• Work order: Nothing is needed except the lines below that run from the one with "cell and delay" through the one with "-- run 2: where", repeated exactly.

Saved data entries

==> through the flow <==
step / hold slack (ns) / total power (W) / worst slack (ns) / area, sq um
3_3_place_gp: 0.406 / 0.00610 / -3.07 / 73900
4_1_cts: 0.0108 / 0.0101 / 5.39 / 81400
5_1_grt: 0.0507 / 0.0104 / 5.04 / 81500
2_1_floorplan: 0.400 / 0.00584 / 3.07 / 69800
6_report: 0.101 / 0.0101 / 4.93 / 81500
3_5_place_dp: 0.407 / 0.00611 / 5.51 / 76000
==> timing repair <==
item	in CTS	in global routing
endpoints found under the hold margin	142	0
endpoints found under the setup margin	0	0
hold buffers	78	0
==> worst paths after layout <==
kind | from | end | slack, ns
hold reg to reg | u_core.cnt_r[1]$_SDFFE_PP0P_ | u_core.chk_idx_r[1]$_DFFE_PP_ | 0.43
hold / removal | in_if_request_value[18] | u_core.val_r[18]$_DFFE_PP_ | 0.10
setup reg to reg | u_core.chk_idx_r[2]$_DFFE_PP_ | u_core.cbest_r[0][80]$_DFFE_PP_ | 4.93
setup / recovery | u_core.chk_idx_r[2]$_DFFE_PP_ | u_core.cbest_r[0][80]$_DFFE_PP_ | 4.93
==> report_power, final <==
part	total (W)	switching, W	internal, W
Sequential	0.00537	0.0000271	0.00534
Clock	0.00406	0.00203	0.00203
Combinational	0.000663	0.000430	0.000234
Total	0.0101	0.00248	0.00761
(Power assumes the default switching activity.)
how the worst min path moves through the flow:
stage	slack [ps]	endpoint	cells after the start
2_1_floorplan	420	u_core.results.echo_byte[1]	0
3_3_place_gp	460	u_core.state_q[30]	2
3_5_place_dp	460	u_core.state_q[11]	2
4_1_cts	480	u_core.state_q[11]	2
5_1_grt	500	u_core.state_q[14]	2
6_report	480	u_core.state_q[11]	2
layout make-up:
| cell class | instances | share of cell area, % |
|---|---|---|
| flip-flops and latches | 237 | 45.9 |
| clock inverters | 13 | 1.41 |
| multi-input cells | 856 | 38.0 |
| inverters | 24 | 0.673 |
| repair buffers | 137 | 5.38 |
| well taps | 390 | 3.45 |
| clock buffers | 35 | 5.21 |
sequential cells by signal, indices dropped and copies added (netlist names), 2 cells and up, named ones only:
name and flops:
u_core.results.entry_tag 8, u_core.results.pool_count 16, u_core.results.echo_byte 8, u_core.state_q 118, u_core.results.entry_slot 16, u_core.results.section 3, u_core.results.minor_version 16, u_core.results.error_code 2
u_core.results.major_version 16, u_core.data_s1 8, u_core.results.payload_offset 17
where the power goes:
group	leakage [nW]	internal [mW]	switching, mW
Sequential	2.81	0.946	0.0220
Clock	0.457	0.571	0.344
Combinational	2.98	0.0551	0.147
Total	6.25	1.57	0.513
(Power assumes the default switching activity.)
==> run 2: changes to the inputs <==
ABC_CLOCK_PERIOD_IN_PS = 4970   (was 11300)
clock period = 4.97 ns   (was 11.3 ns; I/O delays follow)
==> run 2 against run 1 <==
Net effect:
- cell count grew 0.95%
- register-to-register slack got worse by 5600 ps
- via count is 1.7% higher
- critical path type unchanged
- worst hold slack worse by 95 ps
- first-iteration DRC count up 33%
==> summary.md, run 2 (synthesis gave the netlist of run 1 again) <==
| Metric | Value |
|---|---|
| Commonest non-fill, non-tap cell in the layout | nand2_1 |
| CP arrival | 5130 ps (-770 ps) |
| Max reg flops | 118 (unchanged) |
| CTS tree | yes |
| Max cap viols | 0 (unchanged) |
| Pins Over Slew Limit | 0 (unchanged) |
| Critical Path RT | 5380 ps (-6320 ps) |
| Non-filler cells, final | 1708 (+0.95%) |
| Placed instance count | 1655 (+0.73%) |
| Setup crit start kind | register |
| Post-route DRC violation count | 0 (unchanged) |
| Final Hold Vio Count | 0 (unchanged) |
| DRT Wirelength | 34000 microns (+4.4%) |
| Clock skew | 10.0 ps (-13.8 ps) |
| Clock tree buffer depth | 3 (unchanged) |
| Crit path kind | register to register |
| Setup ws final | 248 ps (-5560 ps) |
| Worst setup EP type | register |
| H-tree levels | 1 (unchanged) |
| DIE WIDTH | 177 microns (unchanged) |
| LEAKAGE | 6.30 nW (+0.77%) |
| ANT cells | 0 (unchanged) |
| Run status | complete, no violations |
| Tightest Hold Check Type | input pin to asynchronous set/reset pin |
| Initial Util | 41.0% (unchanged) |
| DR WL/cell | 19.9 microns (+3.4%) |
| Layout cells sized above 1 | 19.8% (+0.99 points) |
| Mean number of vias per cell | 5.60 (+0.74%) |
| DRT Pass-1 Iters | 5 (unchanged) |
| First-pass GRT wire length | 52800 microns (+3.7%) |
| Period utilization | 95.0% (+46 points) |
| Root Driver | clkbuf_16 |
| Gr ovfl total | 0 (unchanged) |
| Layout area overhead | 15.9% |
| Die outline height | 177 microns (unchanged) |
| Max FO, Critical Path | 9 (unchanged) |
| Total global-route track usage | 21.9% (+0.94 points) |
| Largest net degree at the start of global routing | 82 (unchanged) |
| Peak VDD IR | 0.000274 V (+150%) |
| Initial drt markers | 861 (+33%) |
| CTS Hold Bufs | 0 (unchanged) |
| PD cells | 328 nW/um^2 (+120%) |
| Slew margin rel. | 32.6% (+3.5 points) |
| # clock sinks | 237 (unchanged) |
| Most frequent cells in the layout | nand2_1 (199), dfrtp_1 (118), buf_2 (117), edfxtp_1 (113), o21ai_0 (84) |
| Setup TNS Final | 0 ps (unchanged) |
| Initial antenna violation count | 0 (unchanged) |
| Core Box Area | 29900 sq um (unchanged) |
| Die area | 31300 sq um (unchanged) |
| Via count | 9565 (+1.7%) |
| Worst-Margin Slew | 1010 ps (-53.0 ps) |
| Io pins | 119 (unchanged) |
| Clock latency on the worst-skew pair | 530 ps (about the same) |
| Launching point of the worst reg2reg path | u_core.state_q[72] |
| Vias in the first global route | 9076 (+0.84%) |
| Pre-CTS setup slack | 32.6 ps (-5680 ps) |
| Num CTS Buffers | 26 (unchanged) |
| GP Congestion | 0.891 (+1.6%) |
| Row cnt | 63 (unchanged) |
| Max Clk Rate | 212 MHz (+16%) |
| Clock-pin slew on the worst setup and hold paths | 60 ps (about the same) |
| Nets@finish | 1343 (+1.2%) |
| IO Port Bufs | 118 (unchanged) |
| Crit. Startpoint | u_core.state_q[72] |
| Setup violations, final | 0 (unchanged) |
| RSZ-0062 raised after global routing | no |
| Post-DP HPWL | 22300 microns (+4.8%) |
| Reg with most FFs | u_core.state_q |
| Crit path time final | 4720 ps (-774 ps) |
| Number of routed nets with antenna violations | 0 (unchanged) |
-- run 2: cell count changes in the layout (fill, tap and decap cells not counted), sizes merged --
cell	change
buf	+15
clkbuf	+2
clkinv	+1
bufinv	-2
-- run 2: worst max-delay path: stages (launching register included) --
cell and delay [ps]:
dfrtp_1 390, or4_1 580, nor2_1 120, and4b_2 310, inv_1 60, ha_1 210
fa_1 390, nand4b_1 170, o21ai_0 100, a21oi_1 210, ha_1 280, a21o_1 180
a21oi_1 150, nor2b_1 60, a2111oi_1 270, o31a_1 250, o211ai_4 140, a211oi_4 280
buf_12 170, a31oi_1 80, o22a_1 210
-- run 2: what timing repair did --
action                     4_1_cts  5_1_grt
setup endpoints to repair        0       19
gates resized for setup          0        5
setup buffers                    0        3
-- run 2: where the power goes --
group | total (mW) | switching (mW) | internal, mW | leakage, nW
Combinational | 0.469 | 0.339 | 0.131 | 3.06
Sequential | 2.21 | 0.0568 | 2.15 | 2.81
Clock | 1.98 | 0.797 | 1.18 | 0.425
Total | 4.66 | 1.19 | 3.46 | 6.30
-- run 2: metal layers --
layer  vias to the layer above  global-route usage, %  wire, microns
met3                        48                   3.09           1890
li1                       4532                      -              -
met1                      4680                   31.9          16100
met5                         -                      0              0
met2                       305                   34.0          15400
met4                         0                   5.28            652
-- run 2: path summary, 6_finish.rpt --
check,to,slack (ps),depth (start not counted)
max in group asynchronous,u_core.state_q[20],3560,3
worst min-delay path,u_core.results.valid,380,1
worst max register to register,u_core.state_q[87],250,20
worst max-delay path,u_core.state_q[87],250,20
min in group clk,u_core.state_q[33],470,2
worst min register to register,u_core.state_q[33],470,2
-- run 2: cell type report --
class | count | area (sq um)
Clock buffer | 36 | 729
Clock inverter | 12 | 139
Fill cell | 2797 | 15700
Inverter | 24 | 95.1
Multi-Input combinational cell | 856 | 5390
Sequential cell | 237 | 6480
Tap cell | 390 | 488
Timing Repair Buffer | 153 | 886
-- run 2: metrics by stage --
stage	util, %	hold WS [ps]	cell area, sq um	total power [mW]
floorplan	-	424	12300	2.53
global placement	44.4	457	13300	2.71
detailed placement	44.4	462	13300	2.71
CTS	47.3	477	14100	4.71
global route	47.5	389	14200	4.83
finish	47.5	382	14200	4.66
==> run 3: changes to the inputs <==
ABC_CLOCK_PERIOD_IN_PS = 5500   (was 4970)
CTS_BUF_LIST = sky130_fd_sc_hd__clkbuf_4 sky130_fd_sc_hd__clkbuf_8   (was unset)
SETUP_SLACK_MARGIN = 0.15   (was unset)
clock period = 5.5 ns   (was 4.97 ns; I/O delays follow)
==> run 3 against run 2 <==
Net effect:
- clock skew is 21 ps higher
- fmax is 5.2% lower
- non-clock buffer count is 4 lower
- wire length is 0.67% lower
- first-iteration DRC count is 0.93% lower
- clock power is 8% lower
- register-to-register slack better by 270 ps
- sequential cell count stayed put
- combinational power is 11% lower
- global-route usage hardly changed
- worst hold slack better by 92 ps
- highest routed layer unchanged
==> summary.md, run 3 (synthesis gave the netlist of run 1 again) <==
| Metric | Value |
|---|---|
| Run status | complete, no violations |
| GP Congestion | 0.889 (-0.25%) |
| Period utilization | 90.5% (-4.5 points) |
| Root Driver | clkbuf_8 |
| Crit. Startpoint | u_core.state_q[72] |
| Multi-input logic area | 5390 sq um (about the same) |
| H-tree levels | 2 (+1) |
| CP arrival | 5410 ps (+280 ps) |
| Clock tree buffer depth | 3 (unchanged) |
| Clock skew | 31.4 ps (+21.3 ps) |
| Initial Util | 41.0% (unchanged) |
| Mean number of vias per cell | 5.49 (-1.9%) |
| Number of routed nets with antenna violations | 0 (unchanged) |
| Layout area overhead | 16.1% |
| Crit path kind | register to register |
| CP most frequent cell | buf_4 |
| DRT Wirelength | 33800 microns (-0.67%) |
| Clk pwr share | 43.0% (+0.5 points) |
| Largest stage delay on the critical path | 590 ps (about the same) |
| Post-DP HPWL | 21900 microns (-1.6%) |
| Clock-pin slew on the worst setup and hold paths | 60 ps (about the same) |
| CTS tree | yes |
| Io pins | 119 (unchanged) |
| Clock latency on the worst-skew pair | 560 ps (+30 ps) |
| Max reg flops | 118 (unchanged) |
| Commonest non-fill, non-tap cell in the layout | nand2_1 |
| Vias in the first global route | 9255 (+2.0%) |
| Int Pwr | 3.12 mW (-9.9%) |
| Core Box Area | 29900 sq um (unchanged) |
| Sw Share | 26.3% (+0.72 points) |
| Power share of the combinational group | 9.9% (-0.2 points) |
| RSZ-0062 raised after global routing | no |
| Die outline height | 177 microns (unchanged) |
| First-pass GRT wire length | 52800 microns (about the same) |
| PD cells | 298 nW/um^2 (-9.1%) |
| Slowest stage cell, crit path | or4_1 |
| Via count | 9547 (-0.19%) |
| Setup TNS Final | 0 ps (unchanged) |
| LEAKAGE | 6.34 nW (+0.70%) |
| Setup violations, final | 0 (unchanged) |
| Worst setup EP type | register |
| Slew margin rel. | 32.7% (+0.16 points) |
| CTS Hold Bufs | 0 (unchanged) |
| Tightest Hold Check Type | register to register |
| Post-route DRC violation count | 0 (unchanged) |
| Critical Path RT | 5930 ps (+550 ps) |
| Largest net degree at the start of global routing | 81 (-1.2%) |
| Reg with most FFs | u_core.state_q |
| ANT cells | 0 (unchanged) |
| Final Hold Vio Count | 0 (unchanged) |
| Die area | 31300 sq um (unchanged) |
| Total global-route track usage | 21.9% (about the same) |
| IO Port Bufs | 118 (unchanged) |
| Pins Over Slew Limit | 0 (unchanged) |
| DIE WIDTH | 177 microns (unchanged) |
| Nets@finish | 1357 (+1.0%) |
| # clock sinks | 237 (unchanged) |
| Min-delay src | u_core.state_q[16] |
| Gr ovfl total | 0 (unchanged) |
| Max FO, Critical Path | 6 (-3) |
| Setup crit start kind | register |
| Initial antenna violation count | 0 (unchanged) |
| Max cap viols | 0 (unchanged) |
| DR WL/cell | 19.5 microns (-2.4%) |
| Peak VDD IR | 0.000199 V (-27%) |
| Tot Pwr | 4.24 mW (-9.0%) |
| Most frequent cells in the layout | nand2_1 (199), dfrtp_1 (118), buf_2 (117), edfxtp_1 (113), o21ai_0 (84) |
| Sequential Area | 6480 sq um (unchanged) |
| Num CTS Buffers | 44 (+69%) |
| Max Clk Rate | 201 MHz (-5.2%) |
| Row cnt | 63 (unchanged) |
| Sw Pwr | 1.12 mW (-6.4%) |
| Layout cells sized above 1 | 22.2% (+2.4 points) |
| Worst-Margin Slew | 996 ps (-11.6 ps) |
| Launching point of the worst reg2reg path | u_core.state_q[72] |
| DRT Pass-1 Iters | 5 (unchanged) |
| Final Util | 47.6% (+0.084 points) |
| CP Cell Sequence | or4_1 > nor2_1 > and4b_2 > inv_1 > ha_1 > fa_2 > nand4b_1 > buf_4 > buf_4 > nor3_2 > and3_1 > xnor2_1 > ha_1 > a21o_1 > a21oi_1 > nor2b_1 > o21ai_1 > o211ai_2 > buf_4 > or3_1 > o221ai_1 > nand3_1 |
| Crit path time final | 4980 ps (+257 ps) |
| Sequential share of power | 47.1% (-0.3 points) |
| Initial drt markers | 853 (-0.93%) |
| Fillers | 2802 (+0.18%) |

• Answer to this problem:
cell and delay [ps]:
dfrtp_1 390, or4_1 580, nor2_1 120, and4b_2 310, inv_1 60, ha_1 210
fa_1 390, nand4b_1 170, o21ai_0 100, a21oi_1 210, ha_1 280, a21o_1 180
a21oi_1 150, nor2b_1 60, a2111oi_1 270, o31a_1 250, o211ai_4 140, a211oi_4 280
buf_12 170, a31oi_1 80, o22a_1 210
-- run 2: what timing repair did --
action                     4_1_cts  5_1_grt
setup endpoints to repair        0       19
gates resized for setup          0        5
setup buffers                    0        3
-- run 2: where the power goes --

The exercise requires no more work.